In the company of Lady Mary, Barney’s heroic determination to lead a monastic life became fainter and fainter. When Barney saw whither he was drifting, he held a serious consultation with himself. Six months had elapsed since the episode at Eastbourne, and this half year had been the most fateful in his whole existence. Even though there was a lingering disappointment over the now self-admitted fact that his life had not been wrecked, yet he felt he owed it to his dignity not to propose to Lady Mary until a year at least had intervened between the two matrimonial excursions. To propose sooner would be to admit that he did not know his own mind—and he particularly prided himself on his strength of mind. An action that is indecent haste in six months may be the epitome of calm deliberation in twelve. Instances are on record where a man’s most cherished political convictions have changed completely within a year, and a grateful country has testified its appreciation of the honesty of the transformation by bestowing a peerage or a knighthood upon the man. Why, then, should not a great painter be deeply in love with two charming girls, if a reasonable interval separated the declarations of affection? Barney said to himself that it was undoubtedly wrong to be in love with two or more at the same time, and he had to admit that in former days he had come dangerously near that complicated condition; but he was young at the time, and youth is an excuse which covers a multitude of errors. “This day six months,” said Barney, definitely, “I shall ask Lady Mary to be my wife.” Having thus reached finality in his meditations, he felt that sense of satisfaction which a man always experiences when a perplexing problem is authoritatively settled one way or another. Nothing is so demoralizing as indecision. Hitherto he had been almost afraid to meet Lady Mary, much as he delighted in her companionship; but now there was no reason why he should hold aloof from her. Therefore, having written down the date on which the momentous proposal was to take place, he arose with a joyful exuberance of spirits, and resolved to celebrate his decision by driving down to the pretty Surrey village near which Lady Mary’s father lived. The tandem was a thing of the past.
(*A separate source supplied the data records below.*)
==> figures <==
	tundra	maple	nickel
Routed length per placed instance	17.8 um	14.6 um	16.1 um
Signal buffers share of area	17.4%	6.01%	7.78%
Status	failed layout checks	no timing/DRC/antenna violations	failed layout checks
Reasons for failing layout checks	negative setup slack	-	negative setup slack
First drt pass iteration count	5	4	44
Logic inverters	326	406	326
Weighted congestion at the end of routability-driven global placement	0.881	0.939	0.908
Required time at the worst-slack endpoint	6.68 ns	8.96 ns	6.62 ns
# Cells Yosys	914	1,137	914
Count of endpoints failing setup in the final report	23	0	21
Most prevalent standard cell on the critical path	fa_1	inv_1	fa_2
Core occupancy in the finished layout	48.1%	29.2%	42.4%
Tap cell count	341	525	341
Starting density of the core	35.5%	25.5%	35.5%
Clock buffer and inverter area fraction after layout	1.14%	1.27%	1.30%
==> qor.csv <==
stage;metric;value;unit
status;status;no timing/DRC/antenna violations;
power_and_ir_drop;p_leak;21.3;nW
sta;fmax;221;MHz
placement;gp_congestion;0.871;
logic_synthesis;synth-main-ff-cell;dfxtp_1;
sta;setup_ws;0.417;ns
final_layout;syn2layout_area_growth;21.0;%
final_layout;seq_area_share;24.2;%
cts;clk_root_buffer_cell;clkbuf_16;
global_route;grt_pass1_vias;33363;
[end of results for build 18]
before:
==> flow/design.v (excerpt) <==
module fp_adder_top (
    input  logic        clk,
    input  logic        rst,
    input  logic        start,
    input  logic [31:0] operand_normalized_ieee_a,
    input  logic [31:0] operand_normalized_ieee_b,
    input  logic        op,
    output logic [31:0] final_sum,
    output logic        finish,
    output logic        zero,
    output logic        overflow,
    output logic        underflow
);
Size: about 5300 cells after synthesis, ~100 flip-flops, ~27000 um2 of cells after synthesis.
clock: 40.0 ns
lec_check: 0
abc_area: 1
cap_margin: 20
cell_pad_in_sites_global_placement: 2
core_aspect_ratio: 1.14
core_margin: 4
core_utilization: 40
cts_cluster_diameter: 319
cts_cluster_size: 10
gpl_routability_driven: 0
gpl_timing_driven: 1
hold_slack_margin: 0.12
min_routing_layer: met1
slew_margin: 30
tns_end_percent: 75
run.sh (not shown) runs the stock make flow with config.mk's settings and CLKGATE_MAP_FILE=.
For after, these inputs were changed with respect to before:
- CORE_MARGIN: 4 -> 2
- TNS_END_PERCENT: 75 -> unset
- CTS_CLUSTER_SIZE: 10 -> unset
- SETUP_SLACK_MARGIN: unset -> 4.79
- GPL_ROUTABILITY_DRIVEN: 0 -> 1
- SLEW_MARGIN: 30 -> 20
==> comparison <==
- after | status: complete | timing, DRC, antenna: pass
- Sequential share of layout area was higher in the run labelled before.
- Count of placed standard cells in the final layout, fillers left out (after vs. before) increases slightly
- Compared to before, after has slack of the critical path 3.19 ns higher.
- Summary of after over before: final critical-path share of the clock period went down 8.0 points; sequential cell area saw little to no change.

fp_adder_top again, from the RTL that the note above started with.
clock: 40.0 ns
lec_check: 0
abc_area: 1
cap_margin: 20
core_aspect_ratio: 1.14
core_margin: 2
core_utilization: 40
slew_margin: 20
The first run completed without violations.
Then changed:
--- a/flow/config.mk
+++ b/flow/config.mk
@@ -8,6 +8,9 @@
 export ABC_AREA = 1
 export CAP_MARGIN = 20
-export CORE_ASPECT_RATIO = 1.14
+export CORE_ASPECT_RATIO = 0.5
 export CORE_MARGIN = 2
-export CORE_UTILIZATION = 40
+export CORE_UTILIZATION = 72
+export CTS_CLUSTER_DIAMETER = 298
+export CTS_CLUSTER_SIZE = 100
+export SETUP_SLACK_MARGIN = 4.78
 export SLEW_MARGIN = 20
==> flow/constraint.sdc (replaced) <==
create_clock -name core_clock -period 15.9 [get_ports {clk}]
set_input_delay 3.1800 -clock core_clock [delete_from_list [all_inputs] [get_ports {clk}]]
set_output_delay 3.1800 -clock core_clock [all_outputs]
set_load 0.01 [all_outputs]
After rerunning: This time the run failed in detailed placement, error DPL-0038; area after synthesis does not change; die area shrinks by well over a third; synthesized cell count stays the same.
build 84:
==> flow/design.v (excerpt) <==
module  CONV(
	input				clk,
	input				rst_n,
	input 				mode,
	input       		in_valid,
	output reg			out_valid,
	output 		[13:0] 	AWADDR,
	output		 [7:0] 	AWLEN,
	output 				AWVALID,
	input 				AWREADY,
	output reg  [31:0]	WDATA,
	output 				WVALID,
	input 				WREADY,
	output 		[13:0] 	ARADDR,
	output 		 [7:0] 	ARLEN,
	output 				ARVALID,
	input 				ARREADY,
	input		[31:0] 	RDATA,
	input 				RVALID,
	output reg			RREADY
);
Size: roughly 120 I/O pins.
export LEC_CHECK = 0
export CAP_MARGIN = 20
export CORE_MARGIN = 2
export CORE_UTILIZATION = 71
export PLACE_DENSITY_LB_ADDON = 0.07
export SETUP_SLACK_MARGIN = 2.01
export SLEW_MARGIN = 20
create_clock -name core_clock -period 6.74 [get_ports {clk}]
run.sh (not shown) runs the stock make flow with config.mk's settings and CLKGATE_MAP_FILE=.
No final results exist for build 84, since it was stopped by error GRT-0232 during global routing (5_1_grt).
He found that the sight of it brought up painful recollections of Eastbourne; so he sold it, and acquired a most stylish four-wheeled vehicle which he called his “growler,” drawn by two spirited black horses. He spoke to his friends apologetically about his growler, and said it gave no particular scope for a man’s driving powers, but would serve until the coach which he had ordered from the most noted builders in London was finished. A four-in-hand, he held, was the only thing a man could drive with credit to himself and satisfaction to all beholders. So with the black span dancing before him, held by a firm hand, he rattled across Chelsea bridge and made for the interior of Surrey.